Parenting Philosophy: Parenting is Easy.
Parenting is super hard no matter what. But I had a quick thought during Mass Saturday evening, which I’ll flesh out more fully later.
For now, let me put it this way: Parenting is actually a cheat code.
Parenting is a trick to more easily do the really hard stuff that you have to do anyway.
Want virtue? Parenting will give you the practice more readily than you would otherwise get.
Self-sacrifice. Patience. Seeking the good of another over your own good. No parent does these things all the time, but nothing makes these virtues flow more naturally than being charged with the care of your own little, innocent offspring.
To get slightly more religious: Jesus said to feed the hungry and clothe the naked? Do you do that? I do. Because I wake up with hungry and naked people already in my house every day.
What I’m doing here
My goal with this newsletter is to share thoughts and findings about parenting, birthrates, the culture, and policy, as I work on this book. Sign up, subscribe, share etc.
glad to learn you play the banjo. My wife's parents are from a family of 12 on one side and 11 on the other: mine from 5 and 6. The effects of large families the next generation on are interesting. we just have a wider array of life in our family circles than most people.
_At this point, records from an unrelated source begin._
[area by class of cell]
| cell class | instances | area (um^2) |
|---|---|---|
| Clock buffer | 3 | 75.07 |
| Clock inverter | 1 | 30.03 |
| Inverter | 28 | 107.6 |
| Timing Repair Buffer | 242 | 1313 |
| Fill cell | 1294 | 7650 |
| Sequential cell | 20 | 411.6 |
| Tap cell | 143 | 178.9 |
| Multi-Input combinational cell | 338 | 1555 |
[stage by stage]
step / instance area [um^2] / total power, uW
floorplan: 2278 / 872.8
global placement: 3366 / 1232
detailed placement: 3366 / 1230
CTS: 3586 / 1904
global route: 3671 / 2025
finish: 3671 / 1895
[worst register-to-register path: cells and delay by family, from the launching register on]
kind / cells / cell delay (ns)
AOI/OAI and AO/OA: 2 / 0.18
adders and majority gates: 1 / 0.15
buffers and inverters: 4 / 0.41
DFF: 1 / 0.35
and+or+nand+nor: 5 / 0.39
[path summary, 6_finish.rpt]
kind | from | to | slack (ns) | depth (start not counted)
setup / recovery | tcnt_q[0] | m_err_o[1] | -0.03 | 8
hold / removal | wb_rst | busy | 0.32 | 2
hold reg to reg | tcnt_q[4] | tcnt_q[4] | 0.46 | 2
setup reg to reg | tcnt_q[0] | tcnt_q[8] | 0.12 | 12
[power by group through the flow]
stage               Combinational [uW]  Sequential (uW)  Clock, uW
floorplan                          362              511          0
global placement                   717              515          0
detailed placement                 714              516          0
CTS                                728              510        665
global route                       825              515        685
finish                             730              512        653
===== src/rtl/scarf_spi_master.sv =====
// SCARF SPI initiator: mode-0 master that frames a {rnw, slave_id} header plus
// caller-supplied payload bytes, returning each received payload byte on a strobe.
module scarf_spi_master #(
    parameter int CLK_DIV  = 4,
    parameter int CS_SETUP = 2,
    parameter int CS_HOLD  = 2
) (
    input  logic       clk,
    input  logic       rst_n_sync,
    input  logic       start,
    input  logic [6:0] slave_id,
    input  logic       rnw,
    input  logic [7:0] num_bytes,
    input  logic [7:0] wr_data,
    output logic       wr_ready,
    output logic [7:0] rd_data,
    output logic       rd_valid,
    output logic       busy,
    output logic       done,
    output logic       sclk,
    output logic       ss_n,
    output logic       mosi,
    input  logic       miso
);

    localparam int CW = 16;
    localparam logic [CW-1:0] CNT_ZERO   = CW'(0);
    localparam logic [CW-1:0] CNT_ONE    = CW'(1);
    localparam logic [CW-1:0] DIV_LAST   = CW'(CLK_DIV - 1);
    localparam logic [CW-1:0] DIV_PRE    = CW'(CLK_DIV - 2);
    localparam logic [CW-1:0] SETUP_LAST = CW'(CS_SETUP - 1);
    localparam logic [CW-1:0] HOLD_LAST  = CW'(CS_HOLD - 1);

    typedef enum logic [2:0] {
        ST_IDLE  = 3'd0,
        ST_SETUP = 3'd1,
        ST_SHIFT = 3'd2,
        ST_HOLD  = 3'd3,
        ST_DONE  = 3'd4
    } state_t;

    state_t      state_r, state_s;
    logic [CW-1:0] cnt_r, cnt_s;
    logic        sclk_r, sclk_s;
    logic        ss_n_r, ss_n_s;
    logic        mosi_r, mosi_s;
    logic        busy_r, busy_s;
    logic        done_r, done_s;
    logic        wr_ready_r, wr_ready_s;
    logic        rd_valid_r, rd_valid_s;
    logic [7:0]  rd_data_r, rd_data_s;
    // tx_sh holds the bits still to go after the one currently on mosi
    logic [6:0]  tx_sh_r, tx_sh_s;
    logic [6:0]  rx_sh_r, rx_sh_s;
    logic [2:0]  bit_cnt_r, bit_cnt_s;
    logic [7:0]  bytes_left_r, bytes_left_s;
    logic        hdr_r, hdr_s;

    assign sclk     = sclk_r;
    assign ss_n     = ss_n_r;
    assign mosi     = mosi_r;
    assign busy     = busy_r;
    assign done     = done_r;
    assign wr_ready = wr_ready_r;
    assign rd_valid = rd_valid_r;
    assign rd_data  = rd_data_r;

    // Next-state and next-register computation for the whole frame sequencer
    always_comb begin
        state_s      = state_r;
        cnt_s        = cnt_r;
        sclk_s       = sclk_r;
        ss_n_s       = ss_n_r;
        mosi_s       = mosi_r;
        busy_s       = busy_r;
        done_s       = 1'b0;
        wr_ready_s   = 1'b0;
        rd_valid_s   = 1'b0;
        rd_data_s    = rd_data_r;
        tx_sh_s      = tx_sh_r;
        rx_sh_s      = rx_sh_r;
        bit_cnt_s    = bit_cnt_r;
        bytes_left_s = bytes_left_r;
        hdr_s        = hdr_r;
        case (state_r)
            ST_IDLE: begin
                if (start) begin
                    busy_s       = 1'b1;
                    ss_n_s       = 1'b0;
                    sclk_s       = 1'b0;
                    mosi_s       = rnw;
                    tx_sh_s      = slave_id;
                    bytes_left_s = num_bytes;
                    bit_cnt_s    = 3'd0;
                    hdr_s        = 1'b1;
                    cnt_s        = CNT_ZERO;
                    state_s      = ST_SETUP;
                end else begin
                    busy_s = 1'b0;
                end
            end
            ST_SETUP: begin
                if (cnt_r == SETUP_LAST) begin
                    cnt_s   = CNT_ZERO;
                    state_s = ST_SHIFT;
                end else begin
                    cnt_s = cnt_r + CNT_ONE;
                end
            end
            ST_SHIFT: begin
                if (cnt_r == DIV_LAST) begin
                    cnt_s = CNT_ZERO;
                    if (!sclk_r) begin
                        sclk_s  = 1'b1;
                        rx_sh_s = {rx_sh_r[5:0], miso};
                        if ((bit_cnt_r == 3'd7) && !hdr_r) begin
                            rd_valid_s = 1'b1;
                            rd_data_s  = {rx_sh_r, miso};
                        end else begin
                            rd_valid_s = 1'b0;
                        end
                    end else begin
                        sclk_s = 1'b0;
                        if (bit_cnt_r == 3'd7) begin
                            bit_cnt_s = 3'd0;
                            if (bytes_left_r == 8'd0) begin
                                mosi_s  = 1'b0;
                                state_s = ST_HOLD;
                            end else begin
                                tx_sh_s      = wr_data[6:0];
                                mosi_s       = wr_data[7];
                                bytes_left_s = bytes_left_r - 8'd1;
                                hdr_s        = 1'b0;
                            end
                        end else begin
                            bit_cnt_s = bit_cnt_r + 3'd1;
                            mosi_s    = tx_sh_r[6];
                            tx_sh_s   = {tx_sh_r[5:0], 1'b0};
                        end
                    end
                end else begin
                    cnt_s = cnt_r + CNT_ONE;
                    // Raised one cycle early so the pulse coincides with the capture cycle
                    if (sclk_r && (cnt_r == DIV_PRE) && (bit_cnt_r == 3'd7)
                        && (bytes_left_r != 8'd0)) begin
                        wr_ready_s = 1'b1;
                    end else begin
                        wr_ready_s = 1'b0;
                    end
                end
            end
            ST_HOLD: begin
                if (cnt_r == HOLD_LAST) begin
                    cnt_s   = CNT_ZERO;
                    ss_n_s  = 1'b1;
                    mosi_s  = 1'b0;
                    done_s  = 1'b1;
                    state_s = ST_DONE;
                end else begin
                    cnt_s = cnt_r + CNT_ONE;
                end
            end
            ST_DONE: begin
                busy_s  = 1'b0;
                state_s = ST_IDLE;
            end
            default: begin
                busy_s  = 1'b0;
                ss_n_s  = 1'b1;
                sclk_s  = 1'b0;
                mosi_s  = 1'b0;
                cnt_s   = CNT_ZERO;
                state_s = ST_IDLE;
            end
        endcase
    end

    // State register
    always_ff @(posedge clk or negedge rst_n_sync) begin
        if (!rst_n_sync) begin
            state_r <= ST_IDLE;
        end else begin
            state_r <= state_s;
        end
    end

    // Datapath and output registers
    always_ff @(posedge clk or negedge rst_n_sync) begin
        if (!rst_n_sync) begin
            cnt_r        <= CNT_ZERO;
            sclk_r       <= 1'b0;
            ss_n_r       <= 1'b1;
            mosi_r       <= 1'b0;
            busy_r       <= 1'b0;
            done_r       <= 1'b0;
            wr_ready_r   <= 1'b0;
            rd_valid_r   <= 1'b0;
            rd_data_r    <= 8'h00;
            tx_sh_r      <= 7'h00;
            rx_sh_r      <= 7'h00;
            bit_cnt_r    <= 3'd0;
            bytes_left_r <= 8'd0;
            hdr_r        <= 1'b0;
        end else begin
            cnt_r        <= cnt_s;
            sclk_r       <= sclk_s;
            ss_n_r       <= ss_n_s;
            mosi_r       <= mosi_s;
            busy_r       <= busy_s;
            done_r       <= done_s;
            wr_ready_r   <= wr_ready_s;
            rd_valid_r   <= rd_valid_s;
            rd_data_r    <= rd_data_s;
            tx_sh_r      <= tx_sh_s;
            rx_sh_r      <= rx_sh_s;
            bit_cnt_r    <= bit_cnt_s;
            bytes_left_r <= bytes_left_s;
            hdr_r        <= hdr_s;
        end
    end

endmodule


===== config.mk =====
export PLATFORM = sky130hd
export DESIGN_NAME = scarf_spi_master
export DESIGN_NICKNAME = d
export VERILOG_FILES = /design/src/rtl/scarf_spi_master.sv
export SDC_FILE = /design/constraint.sdc
export NUM_CORES = 1
export LEC_CHECK = 0
export CAP_MARGIN = 5
export CORE_MARGIN = 2
export CORE_UTILIZATION = 39
export DETAILED_ROUTE_END_ITERATION = 8
export GPL_TIMING_DRIVEN = 1
export HOLD_SLACK_MARGIN = 0.1
export PLACE_DENSITY_LB_ADDON = 0.08
export SLEW_MARGIN = 20
export SYNTH_ARGS = -nofsm -noshare
export SYNTH_HDL_FRONTEND = slang
export SYNTH_SLANG_ARGS = --single-unit

===== constraint.sdc =====
create_clock -name clk -period 5.1 [get_ports clk]
set_clock_uncertainty 0.15 [all_clocks]
set_input_delay 0.765 -clock clk [delete_from_list [all_inputs] [get_ports clk]]
set_output_delay 0.765 -clock clk [all_outputs]
set_load 0.02 [all_outputs]

==> metrics.cfg <==
[clock_tree]
clk_root_buffer_cell=clkbuf_8
cts.sink_count=60
cts-hold-fix-buffers=0
cts-htree-levels=3
tritoncts.num_buffers=9
cts.repair_timing.setup_buffer_count=0
cts.reportedPaths.clkPinSlew_ns=0.06
cts_tree=built
clock_latency_ns=0.34
cts.path.max_buffers=2
postcts_resize_cnt=0

[setup_path]
timing.reg2reg.worst_path_depth=4
cp_data_required_time_ns=5.16
cp.arrival_ns=3.06
reg2reg_to=rd_data[6]
critical_path.reg2reg.startpoint=state_r[1]
cp_max_fo=23
critPathCaptureType=register
r2r_setup_slack_ns=2.10
start_kind=register
worstSetupPathType=register to register

[hold_path]
min_delay_path_depth=1
min_delay_worst_endpoint=rd_data[7]
timing.hold.worst.start=rx_sh_r[6]
hold_path.class=register to register

[cells_and_area]
layout.cells.most_common_list=59 x dfrtp_1, 41 x clkdlybuf4s50_1, 28 x o21ai_0, 27 x nand2_1
net_count_final=396
layout-drive-gt1-share_pct=15.8
areaGrowthSynthToFinish_pct=20.1
post_layout_nonfiller_instances=471
most_frequent_standard_cell_in_the_layout_excluding_fill_and_tap_cells=dfrtp_1
antenna-diode-count=0

[global_route]
global_route.usage.total_pct=17.1
number_of_global_route_vias_before_repair=2451
grt.overflow.total=0
first_pass_grt_wire_length_um=12200
pin_count_of_the_biggest_net_entering_global_routing=61
antenna_found_initial=0

[floorplanning]
floorplan.core_area_sq_mm=0.00822
floorplan.initialDensity_pct=40.3
die_height_um=96.2
die_area_sq_mm=0.00925
die_x_um=96.2
core_rows=33
number_of_i_o_pins=43

[timing]
period_utilization_pct=58.8
achievable-frequency_mhz=333
setup_viol=0
slew_viol_final=0
totalNegativeSetupSlack_ns=0
report.final.hold_viol_count=0
rsz0062_at_grt=false
worst_slew_pin_slew_ns=1.01
min_period_ns=3.00
max_slew_margin_pct=32.9

[outcome]
status=finished clean

[routing]
drtPass1Iterations=4
dr_total_vias=2515
post_drt_wl_per_cell_um=15.2
drc_violation_count_after_routing=0
avgViaCountPerCell=5.34
antenna_left=0
drt_first_iter_violations=122
routed_wirelength_um=7160

[power_and_ir_drop]
leakage_power_nw=1.71
vdd_drop_max_mv=0.158
power-per-cell-area_mw_per_mm2=261

[synth]
postSynth.asyncResetShare_pct=100
compound_gate_fraction_of_synth_area_pct=18.5
synth_ff_type=dfrtp_1
synth_area_per_cell_sq_um=10.3
synthesis.nets=357
synth_area_sq_mm=0.00331
synthesis.yosys.warnings=0
synth.area.mux_share_pct=10.5
seq_area_frac_synth_pct=45.3
synth_top_family_by_area=compound AO/OA/AOI/OAI gates
yosys.area_share.xor_xnor_pct=0.264
synthDistinctLibCells=59
synth_enable_flop_cells=0
synth_adder_area_share_pct=2.64
synth_simple_gate_area_share_pct=18.3
synth_seq_cells=60
syn-instance-count=322

[placed_design]
dpl.cell_count=455
dp.final_hpwl_um=4810
io_buffer_count=42
gpl.final_weighted_congestion=0.732

[run]
max_cap_violations=0

## layout make-up
| class | instances | area (sq um) |
|---|---|---|
| multi-input combinational | 232 | 1670 |
| tap | 105 | 131 |
| clock inverter | 7 | 67.6 |
| inverter | 14 | 52.6 |
| clock buffer | 9 | 124 |
| sequential | 60 | 1500 |
| timing repair buffer | 44 | 430 |
| fill | 792 | 4240 |
## cells by family (layout without fill, tap and decap cells)
logic type               count (synthesis)  after routing
AND/OR/NAND/NOR                        103            103
AO/OA/AOI/OAI                           92             92
flip-flops                              60             60
buffers and inverters                   30             74
multiplexers                            29             29
adder cells (fa/ha/maj)                  7              7
XOR/XNOR                                 1              1
## power breakdown
part	leakage, nW	switching, mW	internal (mW)	total, mW
logic	0.860	0.0338	0.0455	0.0793
registers	0.764	0.0420	0.498	0.540
clock network	0.0910	0.199	0.223	0.421
total	1.71	0.274	0.767	1.04
## synthesized netlist by cell type (all sizes together), types with 2 or more instances
cell type   n  share of area (%)
dfrtp      59                 45
o21ai      28                4.2
nand2      27                3.1
mux2       22                8.4
a21oi      20                3.1
nor2       19                2.2
inv        14                1.6
nor3       11                2.0
a22o       10                2.6
nand3      10                1.5
clkbuf      9                1.6
a31oi       7                1.3
buf         7                1.2
ha          7                2.6
mux2i       7                2.1
nor4        7                3.1
nand2b      6                1.1
nor2b       5               0.94
a21o        4               0.94
and3        4               0.79
a211oi      3               0.83
or2         3               0.57
a211o       2               0.53
a32o        2               0.60
a41oi       2               0.53
nand4       2               0.83
nor3b       2               0.60
nor4b       2               0.53
o21a        2               0.45
o22ai       2               0.38
or3         2               0.38
## layer usage
metal / GRT usage [%] / share of wire, % / vias up
met5: 0 / 0 / -
met4: 5.00 / 1.1 / 0
met3: 4.31 / 3.4 / 5
met2: 25.7 / 45 / 39
met1: 24.2 / 51 / 1214
li1: - / - / 1257
## worst max-delay path: stages (launching register included)
cell      delay (ns)
dfrtp_1         0.83
nand2b_1        0.33
nor3_4          0.42
nor3b_2         0.81
mux2_4          0.35
## flip-flops by register name (all words and copies together) (netlist names), 3 cells and up
name and cells:
tx_sh_r 7, rx_sh_r 7, cnt_r 16, rd_data 8, state_r 3, bit_cnt_r 3, bytes_left_r 8
## worst max path at each step
stage / from / endpoint / slack, ns / cells after the start
2_1_floorplan: cnt_r[2] / rd_data[0] / 2.83 / 6
3_3_place_gp: state_r[1] / rd_data[7] / 2.14 / 4
3_5_place_dp: state_r[1] / rd_data[1] / 2.08 / 4
4_1_cts: state_r[1] / rd_data[6] / 2.08 / 4
5_1_grt: state_r[1] / rd_data[6] / 1.87 / 4
6_report: state_r[1] / rd_data[6] / 2.10 / 4
## metrics by stage
step           utilization, %  setup slack, ns  power, mW  instance area [sq um]  hold WS, ns
3_5_place_dp             46.0             2.08      0.629                   3780        0.338
2_1_floorplan               -             2.83      0.582                   3310        0.319
4_1_cts                  48.4             2.08       1.06                   3970        0.353
6_report                 48.5             2.10       1.04                   3980        0.352
5_1_grt                  48.5             1.87       1.10                   3980        0.364
3_3_place_gp             46.0             2.14      0.628                   3780        0.339
Note: power is estimated with default switching activity, not from simulation.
Some of that is bitter feuds, of course.
Fun read. I think all the things where you stretch to include other people more intimately in your life are hard, but then they make your life mean more. Small things as well as big. Children, but also long-term house guests, and even just having people over when your house is a mess. You feel crowded at first, but eventually you're so glad you did it.